[Stored data]
━━━━━━━━━━━━━━━━

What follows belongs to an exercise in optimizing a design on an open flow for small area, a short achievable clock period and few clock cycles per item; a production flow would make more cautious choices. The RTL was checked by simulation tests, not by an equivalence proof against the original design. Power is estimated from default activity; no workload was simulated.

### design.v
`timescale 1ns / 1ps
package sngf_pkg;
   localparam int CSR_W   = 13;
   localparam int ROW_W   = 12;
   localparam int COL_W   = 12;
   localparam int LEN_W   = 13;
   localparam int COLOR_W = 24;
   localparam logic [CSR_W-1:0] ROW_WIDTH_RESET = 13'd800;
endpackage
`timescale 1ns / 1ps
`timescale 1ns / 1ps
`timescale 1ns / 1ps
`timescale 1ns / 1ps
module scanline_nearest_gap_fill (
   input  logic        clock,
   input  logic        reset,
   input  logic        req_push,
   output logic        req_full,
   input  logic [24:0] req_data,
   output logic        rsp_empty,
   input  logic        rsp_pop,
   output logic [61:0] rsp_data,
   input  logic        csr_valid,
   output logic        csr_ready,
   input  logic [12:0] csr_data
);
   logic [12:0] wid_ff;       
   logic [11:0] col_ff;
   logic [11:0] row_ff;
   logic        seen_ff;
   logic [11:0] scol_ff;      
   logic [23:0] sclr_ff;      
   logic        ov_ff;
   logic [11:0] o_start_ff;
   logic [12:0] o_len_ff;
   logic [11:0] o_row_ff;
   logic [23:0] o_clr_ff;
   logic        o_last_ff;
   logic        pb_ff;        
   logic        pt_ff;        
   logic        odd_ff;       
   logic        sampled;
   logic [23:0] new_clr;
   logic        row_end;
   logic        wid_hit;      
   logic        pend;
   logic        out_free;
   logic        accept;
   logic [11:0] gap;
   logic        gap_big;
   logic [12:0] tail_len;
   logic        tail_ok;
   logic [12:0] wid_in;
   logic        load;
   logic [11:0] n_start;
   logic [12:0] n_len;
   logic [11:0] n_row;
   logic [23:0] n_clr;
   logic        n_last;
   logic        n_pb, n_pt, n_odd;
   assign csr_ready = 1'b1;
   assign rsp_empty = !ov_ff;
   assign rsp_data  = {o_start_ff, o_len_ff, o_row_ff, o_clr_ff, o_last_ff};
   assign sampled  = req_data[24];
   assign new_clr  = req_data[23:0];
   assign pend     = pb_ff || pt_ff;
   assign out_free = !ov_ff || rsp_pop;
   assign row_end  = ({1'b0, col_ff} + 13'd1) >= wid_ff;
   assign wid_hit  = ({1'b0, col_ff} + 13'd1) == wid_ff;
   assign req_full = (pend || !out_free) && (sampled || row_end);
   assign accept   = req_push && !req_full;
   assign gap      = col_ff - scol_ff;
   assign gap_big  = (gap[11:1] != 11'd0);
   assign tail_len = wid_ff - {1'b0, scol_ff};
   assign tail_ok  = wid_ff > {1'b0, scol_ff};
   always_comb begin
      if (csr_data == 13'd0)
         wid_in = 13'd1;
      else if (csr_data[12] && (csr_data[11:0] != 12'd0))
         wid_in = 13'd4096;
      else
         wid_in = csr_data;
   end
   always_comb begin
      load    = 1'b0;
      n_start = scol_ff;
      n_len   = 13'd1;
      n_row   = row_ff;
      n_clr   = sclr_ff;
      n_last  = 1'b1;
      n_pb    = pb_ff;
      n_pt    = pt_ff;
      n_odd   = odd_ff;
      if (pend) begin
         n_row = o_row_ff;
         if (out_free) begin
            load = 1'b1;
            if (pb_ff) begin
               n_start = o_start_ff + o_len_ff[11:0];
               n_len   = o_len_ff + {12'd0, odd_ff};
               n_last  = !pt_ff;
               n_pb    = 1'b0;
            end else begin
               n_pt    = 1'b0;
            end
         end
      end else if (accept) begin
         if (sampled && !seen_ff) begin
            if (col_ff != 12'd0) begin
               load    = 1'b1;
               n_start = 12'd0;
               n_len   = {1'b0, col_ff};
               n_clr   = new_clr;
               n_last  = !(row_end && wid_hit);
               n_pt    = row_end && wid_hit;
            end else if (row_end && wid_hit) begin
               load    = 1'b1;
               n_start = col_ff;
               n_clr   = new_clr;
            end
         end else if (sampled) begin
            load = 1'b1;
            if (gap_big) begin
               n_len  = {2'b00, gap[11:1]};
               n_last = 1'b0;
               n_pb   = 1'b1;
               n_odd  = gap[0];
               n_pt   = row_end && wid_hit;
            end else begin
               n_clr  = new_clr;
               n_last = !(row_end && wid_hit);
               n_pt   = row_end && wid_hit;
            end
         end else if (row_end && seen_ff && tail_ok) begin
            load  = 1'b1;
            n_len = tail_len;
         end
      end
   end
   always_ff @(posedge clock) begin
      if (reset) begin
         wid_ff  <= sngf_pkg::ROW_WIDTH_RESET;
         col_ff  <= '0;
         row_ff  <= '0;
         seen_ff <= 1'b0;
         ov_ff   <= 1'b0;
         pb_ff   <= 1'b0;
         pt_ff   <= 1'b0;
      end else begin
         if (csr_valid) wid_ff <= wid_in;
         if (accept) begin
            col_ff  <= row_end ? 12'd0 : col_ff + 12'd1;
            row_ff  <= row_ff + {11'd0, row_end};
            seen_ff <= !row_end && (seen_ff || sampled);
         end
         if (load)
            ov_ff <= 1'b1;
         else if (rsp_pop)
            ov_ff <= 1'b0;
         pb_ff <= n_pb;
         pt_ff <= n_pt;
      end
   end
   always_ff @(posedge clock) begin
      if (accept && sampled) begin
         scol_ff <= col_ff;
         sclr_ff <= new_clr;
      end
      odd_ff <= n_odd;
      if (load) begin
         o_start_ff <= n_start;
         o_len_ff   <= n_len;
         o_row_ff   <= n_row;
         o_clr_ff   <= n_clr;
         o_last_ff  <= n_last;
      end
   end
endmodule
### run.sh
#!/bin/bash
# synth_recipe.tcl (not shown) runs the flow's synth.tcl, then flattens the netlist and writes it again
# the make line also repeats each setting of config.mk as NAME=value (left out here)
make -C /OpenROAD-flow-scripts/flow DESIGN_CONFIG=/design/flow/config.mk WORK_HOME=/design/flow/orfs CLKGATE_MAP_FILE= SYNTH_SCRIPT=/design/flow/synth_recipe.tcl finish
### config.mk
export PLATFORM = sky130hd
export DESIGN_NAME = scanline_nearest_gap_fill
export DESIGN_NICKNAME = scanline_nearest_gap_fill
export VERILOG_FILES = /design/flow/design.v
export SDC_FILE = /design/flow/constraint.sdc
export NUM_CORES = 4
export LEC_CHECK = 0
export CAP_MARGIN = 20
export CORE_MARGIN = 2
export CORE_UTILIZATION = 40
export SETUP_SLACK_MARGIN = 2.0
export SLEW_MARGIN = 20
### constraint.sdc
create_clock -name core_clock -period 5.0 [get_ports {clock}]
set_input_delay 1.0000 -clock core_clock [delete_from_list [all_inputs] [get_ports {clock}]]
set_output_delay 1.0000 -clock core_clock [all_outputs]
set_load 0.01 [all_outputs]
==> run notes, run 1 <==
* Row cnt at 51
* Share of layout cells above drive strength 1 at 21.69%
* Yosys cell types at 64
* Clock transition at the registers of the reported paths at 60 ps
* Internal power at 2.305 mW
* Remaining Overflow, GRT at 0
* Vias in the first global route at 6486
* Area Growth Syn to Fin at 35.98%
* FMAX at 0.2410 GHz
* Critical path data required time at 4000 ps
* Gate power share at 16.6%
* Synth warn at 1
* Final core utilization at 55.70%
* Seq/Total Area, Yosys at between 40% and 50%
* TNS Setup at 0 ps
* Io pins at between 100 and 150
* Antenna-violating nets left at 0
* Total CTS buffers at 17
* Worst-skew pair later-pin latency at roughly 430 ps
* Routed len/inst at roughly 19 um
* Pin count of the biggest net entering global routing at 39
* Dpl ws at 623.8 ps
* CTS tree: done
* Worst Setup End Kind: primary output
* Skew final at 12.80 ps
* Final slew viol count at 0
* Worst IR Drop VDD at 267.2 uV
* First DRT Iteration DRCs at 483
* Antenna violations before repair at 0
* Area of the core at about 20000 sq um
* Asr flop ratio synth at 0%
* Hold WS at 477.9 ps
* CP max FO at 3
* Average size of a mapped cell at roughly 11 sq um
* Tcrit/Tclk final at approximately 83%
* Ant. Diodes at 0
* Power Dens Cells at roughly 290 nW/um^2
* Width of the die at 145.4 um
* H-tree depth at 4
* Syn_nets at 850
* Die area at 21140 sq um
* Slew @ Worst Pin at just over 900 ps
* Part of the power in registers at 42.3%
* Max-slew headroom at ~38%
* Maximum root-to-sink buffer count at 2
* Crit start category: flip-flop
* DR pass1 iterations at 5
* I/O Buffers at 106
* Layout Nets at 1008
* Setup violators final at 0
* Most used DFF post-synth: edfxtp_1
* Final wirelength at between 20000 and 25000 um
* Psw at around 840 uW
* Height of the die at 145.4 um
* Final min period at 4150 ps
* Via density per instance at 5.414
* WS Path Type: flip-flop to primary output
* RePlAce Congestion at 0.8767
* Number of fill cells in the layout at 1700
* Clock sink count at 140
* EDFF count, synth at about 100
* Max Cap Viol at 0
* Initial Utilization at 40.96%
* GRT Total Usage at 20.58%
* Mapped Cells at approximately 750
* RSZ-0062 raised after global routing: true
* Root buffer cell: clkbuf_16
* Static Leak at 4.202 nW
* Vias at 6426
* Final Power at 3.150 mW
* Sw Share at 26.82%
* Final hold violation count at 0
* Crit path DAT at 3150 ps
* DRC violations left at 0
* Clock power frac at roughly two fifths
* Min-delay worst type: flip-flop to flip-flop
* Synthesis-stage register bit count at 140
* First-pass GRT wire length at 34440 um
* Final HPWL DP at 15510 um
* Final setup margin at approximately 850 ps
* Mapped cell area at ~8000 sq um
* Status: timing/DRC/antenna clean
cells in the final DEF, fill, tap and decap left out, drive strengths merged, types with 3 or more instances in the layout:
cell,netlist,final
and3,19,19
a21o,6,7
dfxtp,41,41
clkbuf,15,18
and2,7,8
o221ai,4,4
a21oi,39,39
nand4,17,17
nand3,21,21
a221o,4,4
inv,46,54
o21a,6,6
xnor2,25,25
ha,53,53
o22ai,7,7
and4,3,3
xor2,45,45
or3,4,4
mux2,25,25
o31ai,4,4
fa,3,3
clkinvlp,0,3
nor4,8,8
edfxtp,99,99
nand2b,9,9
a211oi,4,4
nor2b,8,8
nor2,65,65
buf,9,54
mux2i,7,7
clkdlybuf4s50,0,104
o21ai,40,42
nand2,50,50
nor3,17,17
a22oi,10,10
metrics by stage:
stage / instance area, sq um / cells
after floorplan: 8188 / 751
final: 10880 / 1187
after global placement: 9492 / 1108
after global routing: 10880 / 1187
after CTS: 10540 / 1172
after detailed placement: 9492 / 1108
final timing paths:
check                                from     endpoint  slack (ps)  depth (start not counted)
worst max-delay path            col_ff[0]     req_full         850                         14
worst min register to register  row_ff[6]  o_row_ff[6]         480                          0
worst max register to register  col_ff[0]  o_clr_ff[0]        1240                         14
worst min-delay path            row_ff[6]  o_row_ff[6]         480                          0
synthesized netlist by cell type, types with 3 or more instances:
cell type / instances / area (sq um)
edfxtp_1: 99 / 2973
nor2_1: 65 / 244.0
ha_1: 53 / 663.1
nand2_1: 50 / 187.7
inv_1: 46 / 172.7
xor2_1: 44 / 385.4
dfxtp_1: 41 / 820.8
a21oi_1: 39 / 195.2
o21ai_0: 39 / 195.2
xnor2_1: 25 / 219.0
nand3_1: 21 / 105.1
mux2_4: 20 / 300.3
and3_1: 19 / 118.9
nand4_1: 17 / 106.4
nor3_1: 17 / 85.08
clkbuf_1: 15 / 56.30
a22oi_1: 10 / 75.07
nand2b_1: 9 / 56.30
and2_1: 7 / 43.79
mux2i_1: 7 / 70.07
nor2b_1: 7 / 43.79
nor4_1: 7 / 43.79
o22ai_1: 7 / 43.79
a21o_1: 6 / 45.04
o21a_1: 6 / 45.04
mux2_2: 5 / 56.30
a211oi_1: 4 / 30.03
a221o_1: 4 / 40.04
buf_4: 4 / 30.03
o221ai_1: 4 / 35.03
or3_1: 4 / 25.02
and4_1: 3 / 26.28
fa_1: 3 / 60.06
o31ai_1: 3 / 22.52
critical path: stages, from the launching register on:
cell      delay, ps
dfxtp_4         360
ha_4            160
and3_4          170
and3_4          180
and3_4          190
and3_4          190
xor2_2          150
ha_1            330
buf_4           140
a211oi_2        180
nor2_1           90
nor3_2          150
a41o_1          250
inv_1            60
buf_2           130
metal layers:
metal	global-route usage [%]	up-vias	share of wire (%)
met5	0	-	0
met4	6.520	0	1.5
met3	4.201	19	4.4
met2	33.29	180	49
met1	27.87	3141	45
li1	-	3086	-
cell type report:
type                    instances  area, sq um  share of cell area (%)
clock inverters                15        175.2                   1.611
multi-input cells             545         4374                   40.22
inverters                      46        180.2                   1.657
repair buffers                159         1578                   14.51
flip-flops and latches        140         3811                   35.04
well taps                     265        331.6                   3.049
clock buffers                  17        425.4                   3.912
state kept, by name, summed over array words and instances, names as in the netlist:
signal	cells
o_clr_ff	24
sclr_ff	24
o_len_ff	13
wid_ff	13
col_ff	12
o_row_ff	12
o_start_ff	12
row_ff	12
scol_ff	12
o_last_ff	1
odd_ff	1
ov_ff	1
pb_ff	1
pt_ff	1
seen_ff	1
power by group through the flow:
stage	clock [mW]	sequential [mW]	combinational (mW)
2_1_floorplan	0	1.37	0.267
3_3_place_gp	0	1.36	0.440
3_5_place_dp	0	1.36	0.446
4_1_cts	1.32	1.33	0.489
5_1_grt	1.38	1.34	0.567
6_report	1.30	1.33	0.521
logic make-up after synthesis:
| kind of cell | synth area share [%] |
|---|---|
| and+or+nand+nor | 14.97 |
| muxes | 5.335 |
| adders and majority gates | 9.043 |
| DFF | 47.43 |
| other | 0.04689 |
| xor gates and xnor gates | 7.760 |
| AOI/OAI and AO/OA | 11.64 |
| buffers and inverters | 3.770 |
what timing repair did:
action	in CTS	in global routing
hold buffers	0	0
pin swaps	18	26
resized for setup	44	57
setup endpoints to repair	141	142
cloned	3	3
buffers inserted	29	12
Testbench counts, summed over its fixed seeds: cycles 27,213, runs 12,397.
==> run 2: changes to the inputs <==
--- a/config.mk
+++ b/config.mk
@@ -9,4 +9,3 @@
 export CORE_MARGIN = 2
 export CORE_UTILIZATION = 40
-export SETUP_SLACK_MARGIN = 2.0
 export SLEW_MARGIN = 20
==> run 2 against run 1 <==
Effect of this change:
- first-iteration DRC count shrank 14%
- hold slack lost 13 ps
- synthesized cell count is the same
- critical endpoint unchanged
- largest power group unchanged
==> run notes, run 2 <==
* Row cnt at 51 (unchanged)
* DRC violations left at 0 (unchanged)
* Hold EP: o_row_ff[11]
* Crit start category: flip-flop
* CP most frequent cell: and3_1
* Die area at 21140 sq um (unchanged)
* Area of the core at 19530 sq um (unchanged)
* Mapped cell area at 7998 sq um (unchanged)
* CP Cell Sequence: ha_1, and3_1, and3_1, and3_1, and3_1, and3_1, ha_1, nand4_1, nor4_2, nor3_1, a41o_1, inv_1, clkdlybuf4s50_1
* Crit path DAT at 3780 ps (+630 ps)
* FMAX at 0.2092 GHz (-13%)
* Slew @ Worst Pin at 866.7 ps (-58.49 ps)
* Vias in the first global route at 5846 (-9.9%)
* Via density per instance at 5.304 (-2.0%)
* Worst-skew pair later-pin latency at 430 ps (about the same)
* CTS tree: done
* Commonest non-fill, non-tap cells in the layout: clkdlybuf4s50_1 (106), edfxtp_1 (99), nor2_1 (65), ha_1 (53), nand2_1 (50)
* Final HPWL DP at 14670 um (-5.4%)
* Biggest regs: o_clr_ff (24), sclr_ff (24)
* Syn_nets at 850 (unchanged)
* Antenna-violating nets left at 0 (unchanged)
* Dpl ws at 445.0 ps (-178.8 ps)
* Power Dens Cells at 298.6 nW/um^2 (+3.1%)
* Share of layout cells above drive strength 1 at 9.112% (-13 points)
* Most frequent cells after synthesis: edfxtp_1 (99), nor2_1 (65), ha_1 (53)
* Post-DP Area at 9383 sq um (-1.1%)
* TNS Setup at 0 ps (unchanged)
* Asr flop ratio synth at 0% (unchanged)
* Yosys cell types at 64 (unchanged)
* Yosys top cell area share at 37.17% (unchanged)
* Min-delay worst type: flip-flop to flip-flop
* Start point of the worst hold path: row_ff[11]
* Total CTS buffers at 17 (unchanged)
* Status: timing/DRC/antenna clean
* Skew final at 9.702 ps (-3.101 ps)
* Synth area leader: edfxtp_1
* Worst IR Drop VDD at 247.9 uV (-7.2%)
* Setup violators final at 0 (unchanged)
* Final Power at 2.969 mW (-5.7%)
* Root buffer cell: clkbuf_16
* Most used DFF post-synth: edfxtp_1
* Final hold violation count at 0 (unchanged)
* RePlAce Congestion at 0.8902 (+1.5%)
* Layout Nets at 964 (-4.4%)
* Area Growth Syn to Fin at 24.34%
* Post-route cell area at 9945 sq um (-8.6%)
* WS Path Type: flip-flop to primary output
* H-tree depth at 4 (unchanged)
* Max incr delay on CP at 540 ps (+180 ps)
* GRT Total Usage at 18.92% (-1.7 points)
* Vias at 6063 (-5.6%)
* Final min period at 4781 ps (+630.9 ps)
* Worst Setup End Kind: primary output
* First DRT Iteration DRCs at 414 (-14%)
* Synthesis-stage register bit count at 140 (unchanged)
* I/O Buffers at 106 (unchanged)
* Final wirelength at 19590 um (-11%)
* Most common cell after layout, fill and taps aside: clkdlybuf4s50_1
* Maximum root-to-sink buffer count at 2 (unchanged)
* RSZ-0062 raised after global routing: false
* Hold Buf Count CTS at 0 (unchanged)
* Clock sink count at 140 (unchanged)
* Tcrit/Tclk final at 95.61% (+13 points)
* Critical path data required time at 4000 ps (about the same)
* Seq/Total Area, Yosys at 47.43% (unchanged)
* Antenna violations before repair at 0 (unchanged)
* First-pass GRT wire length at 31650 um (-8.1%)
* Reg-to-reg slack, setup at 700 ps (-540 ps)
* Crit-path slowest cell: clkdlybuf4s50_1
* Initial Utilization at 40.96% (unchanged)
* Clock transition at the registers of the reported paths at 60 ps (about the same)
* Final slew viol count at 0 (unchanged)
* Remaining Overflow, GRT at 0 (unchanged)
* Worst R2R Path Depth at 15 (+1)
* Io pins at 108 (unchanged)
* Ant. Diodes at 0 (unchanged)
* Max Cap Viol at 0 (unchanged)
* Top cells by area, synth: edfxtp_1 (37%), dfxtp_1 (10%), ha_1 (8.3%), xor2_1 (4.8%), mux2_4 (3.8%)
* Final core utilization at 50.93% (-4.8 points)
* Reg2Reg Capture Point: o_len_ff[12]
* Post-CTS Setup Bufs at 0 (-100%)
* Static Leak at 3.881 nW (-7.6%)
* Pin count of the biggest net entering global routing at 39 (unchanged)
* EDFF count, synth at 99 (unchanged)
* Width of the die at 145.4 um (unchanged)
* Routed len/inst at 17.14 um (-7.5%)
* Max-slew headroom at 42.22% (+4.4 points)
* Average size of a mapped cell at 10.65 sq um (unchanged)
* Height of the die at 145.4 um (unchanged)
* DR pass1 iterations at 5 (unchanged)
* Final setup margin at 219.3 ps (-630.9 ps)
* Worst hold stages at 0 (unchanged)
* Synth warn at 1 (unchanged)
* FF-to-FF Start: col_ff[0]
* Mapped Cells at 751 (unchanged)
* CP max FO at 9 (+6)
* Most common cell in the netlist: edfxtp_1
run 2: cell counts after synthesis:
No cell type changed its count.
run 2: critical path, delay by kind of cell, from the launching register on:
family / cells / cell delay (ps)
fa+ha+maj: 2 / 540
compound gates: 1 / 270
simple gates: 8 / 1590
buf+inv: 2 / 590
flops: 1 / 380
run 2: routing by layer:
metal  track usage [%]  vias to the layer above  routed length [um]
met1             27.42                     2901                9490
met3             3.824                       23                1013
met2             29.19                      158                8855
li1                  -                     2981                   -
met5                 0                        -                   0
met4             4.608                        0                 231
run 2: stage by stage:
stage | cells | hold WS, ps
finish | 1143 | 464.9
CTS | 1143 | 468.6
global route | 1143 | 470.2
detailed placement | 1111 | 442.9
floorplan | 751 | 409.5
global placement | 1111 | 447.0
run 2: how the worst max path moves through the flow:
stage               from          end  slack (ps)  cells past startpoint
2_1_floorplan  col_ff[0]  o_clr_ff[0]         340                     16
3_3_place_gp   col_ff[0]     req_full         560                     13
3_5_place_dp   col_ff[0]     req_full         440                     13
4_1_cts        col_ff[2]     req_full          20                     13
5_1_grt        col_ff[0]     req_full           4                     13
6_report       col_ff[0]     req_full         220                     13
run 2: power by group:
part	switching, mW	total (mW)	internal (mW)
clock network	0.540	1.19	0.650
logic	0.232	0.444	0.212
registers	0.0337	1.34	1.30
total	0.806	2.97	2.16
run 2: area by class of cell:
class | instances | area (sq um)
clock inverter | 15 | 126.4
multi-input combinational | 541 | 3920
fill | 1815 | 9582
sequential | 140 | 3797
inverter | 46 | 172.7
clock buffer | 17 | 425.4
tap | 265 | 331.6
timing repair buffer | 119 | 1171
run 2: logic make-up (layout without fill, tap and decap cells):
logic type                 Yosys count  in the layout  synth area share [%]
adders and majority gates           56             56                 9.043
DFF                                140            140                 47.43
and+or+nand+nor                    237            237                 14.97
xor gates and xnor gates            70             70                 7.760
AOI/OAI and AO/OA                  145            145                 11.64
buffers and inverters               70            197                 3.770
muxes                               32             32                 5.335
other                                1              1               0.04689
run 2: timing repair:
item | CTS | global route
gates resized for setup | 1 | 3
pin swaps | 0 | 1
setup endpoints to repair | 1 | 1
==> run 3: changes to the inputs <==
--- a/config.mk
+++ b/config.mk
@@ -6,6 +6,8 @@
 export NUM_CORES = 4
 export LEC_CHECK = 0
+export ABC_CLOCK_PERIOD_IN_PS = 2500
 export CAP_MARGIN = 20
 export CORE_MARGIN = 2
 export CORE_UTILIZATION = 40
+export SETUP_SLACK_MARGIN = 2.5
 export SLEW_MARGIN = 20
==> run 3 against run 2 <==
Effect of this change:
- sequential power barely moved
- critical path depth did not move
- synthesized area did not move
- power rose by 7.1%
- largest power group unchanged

━━━━━━━━━━━━━━━━

The output should be exactly the lines above from the line containing "at 17 (unchanged)" to the line containing "19590 um (-11%)", inclusive, with no other lines.

Your response:
* Total CTS buffers at 17 (unchanged)
* Status: timing/DRC/antenna clean
* Skew final at 9.702 ps (-3.101 ps)
* Synth area leader: edfxtp_1
* Worst IR Drop VDD at 247.9 uV (-7.2%)
* Setup violators final at 0 (unchanged)
* Final Power at 2.969 mW (-5.7%)
* Root buffer cell: clkbuf_16
* Most used DFF post-synth: edfxtp_1
* Final hold violation count at 0 (unchanged)
* RePlAce Congestion at 0.8902 (+1.5%)
* Layout Nets at 964 (-4.4%)
* Area Growth Syn to Fin at 24.34%
* Post-route cell area at 9945 sq um (-8.6%)
* WS Path Type: flip-flop to primary output
* H-tree depth at 4 (unchanged)
* Max incr delay on CP at 540 ps (+180 ps)
* GRT Total Usage at 18.92% (-1.7 points)
* Vias at 6063 (-5.6%)
* Final min period at 4781 ps (+630.9 ps)
* Worst Setup End Kind: primary output
* First DRT Iteration DRCs at 414 (-14%)
* Synthesis-stage register bit count at 140 (unchanged)
* I/O Buffers at 106 (unchanged)
* Final wirelength at 19590 um (-11%)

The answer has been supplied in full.